== Segment start ==

## src/rtl/snax_hypercorex_predict_packer.sv

```systemverilog
// Packs PredWidth-bit class predictions (LSB lane first) into NarrowDataWidth-bit words.
// Define SNAX_HYPERCOREX_PACK_SKID_EN to add a one-word output holding register.
module snax_hypercorex_predict_packer #(
  parameter int NarrowDataWidth = 64,
  parameter int PredWidth       = 32,
  parameter int CountWidth      = 16
) (
  input  logic                       clk_i,
  input  logic                       rst_i,
  input  logic [CountWidth-1:0]      cfg_num_pred_i,
  input  logic                       cfg_start_i,
  output logic                       busy_o,
  output logic                       done_o,
  input  logic [PredWidth-1:0]       pred_data_i,
  input  logic                       pred_valid_i,
  output logic                       pred_ready_o,
  output logic [NarrowDataWidth-1:0] pack_data_o,
  output logic                       pack_valid_o,
  input  logic                       pack_ready_i
);

  localparam int Lanes        = NarrowDataWidth / PredWidth;
  localparam int LaneIdxWidth = (Lanes > 1) ? $clog2(Lanes) : 1;

  typedef enum logic [1:0] {IDLE, PACK, EMIT, DONE} state_t;

  state_t                      state, state_next;
  logic [CountWidth-1:0]       remaining;
  logic [LaneIdxWidth-1:0]     lane;
  logic [NarrowDataWidth-1:0]  pack_reg;
  logic [NarrowDataWidth-1:0]  word_next;
  logic                        pred_xfer, pack_xfer;
  logic                        last_lane, last_pred, word_done;

  assign pred_xfer = pred_valid_i && pred_ready_o;
  assign pack_xfer = pack_valid_o && pack_ready_i;
  assign last_lane = (lane == LaneIdxWidth'(Lanes - 1));
  assign last_pred = (remaining == CountWidth'(1));
  assign word_done = last_lane || last_pred;

  assign busy_o = (state != IDLE);
  assign done_o = (state == DONE);

  // Packing register with the incoming prediction merged into the current lane
  always_comb begin
    word_next = pack_reg;
    for (int i = 0; i < Lanes; i++) begin
      if (lane == LaneIdxWidth'(i)) word_next[i*PredWidth +: PredWidth] = pred_data_i;
    end
  end

`ifdef SNAX_HYPERCOREX_PACK_SKID_EN
  logic [NarrowDataWidth-1:0] hold_reg;
  logic                       hold_vld;
  logic                       full;
  logic                       hold_free;

  assign hold_free    = !hold_vld || pack_xfer;
  assign pred_ready_o = (state == PACK) && !(full && hold_vld);
  assign pack_valid_o = hold_vld;
  assign pack_data_o  = hold_vld ? hold_reg : '0;
`else
  assign pred_ready_o = (state == PACK);
  assign pack_valid_o = (state == EMIT);
  assign pack_data_o  = pack_valid_o ? pack_reg : '0;
`endif

  always_ff @(posedge clk_i or posedge rst_i) begin
    if (rst_i) state <= IDLE;
    else       state <= state_next;
  end

  always_comb begin
    state_next = state;
    case (state)
      IDLE: if (cfg_start_i) state_next = (cfg_num_pred_i == '0) ? DONE : PACK;
`ifdef SNAX_HYPERCOREX_PACK_SKID_EN
      // EMIT here means draining: the last prediction is in, wait for the final word
      PACK: if (pred_xfer && last_pred) state_next = EMIT;
      EMIT: if (pack_xfer && !full) state_next = DONE;
`else
      PACK: if (pred_xfer && word_done) state_next = EMIT;
      EMIT: if (pack_xfer) state_next = (remaining != '0) ? PACK : DONE;
`endif
      DONE: state_next = IDLE;
      default: state_next = IDLE;
    endcase
  end

`ifdef SNAX_HYPERCOREX_PACK_SKID_EN
  always_ff @(posedge clk_i or posedge rst_i) begin
    if (rst_i) begin
      remaining <= '0;
      lane      <= '0;
      pack_reg  <= '0;
      hold_reg  <= '0;
      hold_vld  <= 1'b0;
      full      <= 1'b0;
    end else begin
      if (pack_xfer) hold_vld <= 1'b0;
      if (state == IDLE) begin
        if (cfg_start_i && cfg_num_pred_i != '0) begin
          remaining <= cfg_num_pred_i;
          lane      <= '0;
          pack_reg  <= '0;
          full      <= 1'b0;
        end
      end else if (full && hold_free) begin
        hold_reg <= pack_reg;
        hold_vld <= 1'b1;
        full     <= 1'b0;
        pack_reg <= '0;
        lane     <= '0;
      end else if (pred_xfer) begin
        remaining <= remaining - CountWidth'(1);
        if (word_done) begin
          lane <= '0;
          if (hold_free) begin
            hold_reg <= word_next;
            hold_vld <= 1'b1;
            pack_reg <= '0;
          end else begin
            pack_reg <= word_next;
            full     <= 1'b1;
          end
        end else begin
          pack_reg <= word_next;
          lane     <= lane + LaneIdxWidth'(1);
        end
      end
    end
  end
`else
  always_ff @(posedge clk_i or posedge rst_i) begin
    if (rst_i) begin
      remaining <= '0;
      lane      <= '0;
      pack_reg  <= '0;
    end else begin
      case (state)
        IDLE: begin
          if (cfg_start_i && cfg_num_pred_i != '0) begin
            remaining <= cfg_num_pred_i;
            lane      <= '0;
            pack_reg  <= '0;
          end
        end
        PACK: begin
          if (pred_xfer) begin
            pack_reg  <= word_next;
            remaining <= remaining - CountWidth'(1);
            if (!word_done) lane <= lane + LaneIdxWidth'(1);
          end
        end
        EMIT: begin
          if (pack_xfer && remaining != '0) begin
            pack_reg <= '0;
            lane     <= '0;
          end
        end
        default: ;
      endcase
    end
  end
`endif

endmodule

```
==> config.mk <==
export PLATFORM = sky130hd
export DESIGN_NAME = rgb_to_ycbcr_cfg
export DESIGN_NICKNAME = d
export VERILOG_FILES = /design/src/rtl/rgb_to_ycbcr_cfg.sv
export SDC_FILE = /design/constraint.sdc
export NUM_CORES = 1
export LEC_CHECK = 0
export BUFFER_PORTS_ARGS = -buffer_cell sky130_fd_sc_hd__buf_2
export CORE_ASPECT_RATIO = 0.7
export CORE_MARGIN = 2
export CORE_UTILIZATION = 50
export CTS_BUF_LIST = sky130_fd_sc_hd__clkbuf_8
export DETAILED_ROUTE_END_ITERATION = 10
export PLACE_DENSITY = 0.66
export SYNTH_ARGS = -nofsm -noshare
export SYNTH_HDL_FRONTEND = slang
export SYNTH_SLANG_ARGS = --single-unit
==> constraint.sdc <==
create_clock -name i_sys_clk -period 10.3 [get_ports i_sys_clk]
set_clock_uncertainty 0.05 [all_clocks]
set_input_delay 2.06 -clock i_sys_clk [delete_from_list [all_inputs] [get_ports i_sys_clk]]
set_output_delay 2.06 -clock i_sys_clk [all_outputs]
set_load 0.02 [all_outputs]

== Segment end ==

EXERCISE DESCRIPTION — In the listing above, how many lines include the string "IDLE"? Reply with the number alone.

WRITTEN SOLUTION — 8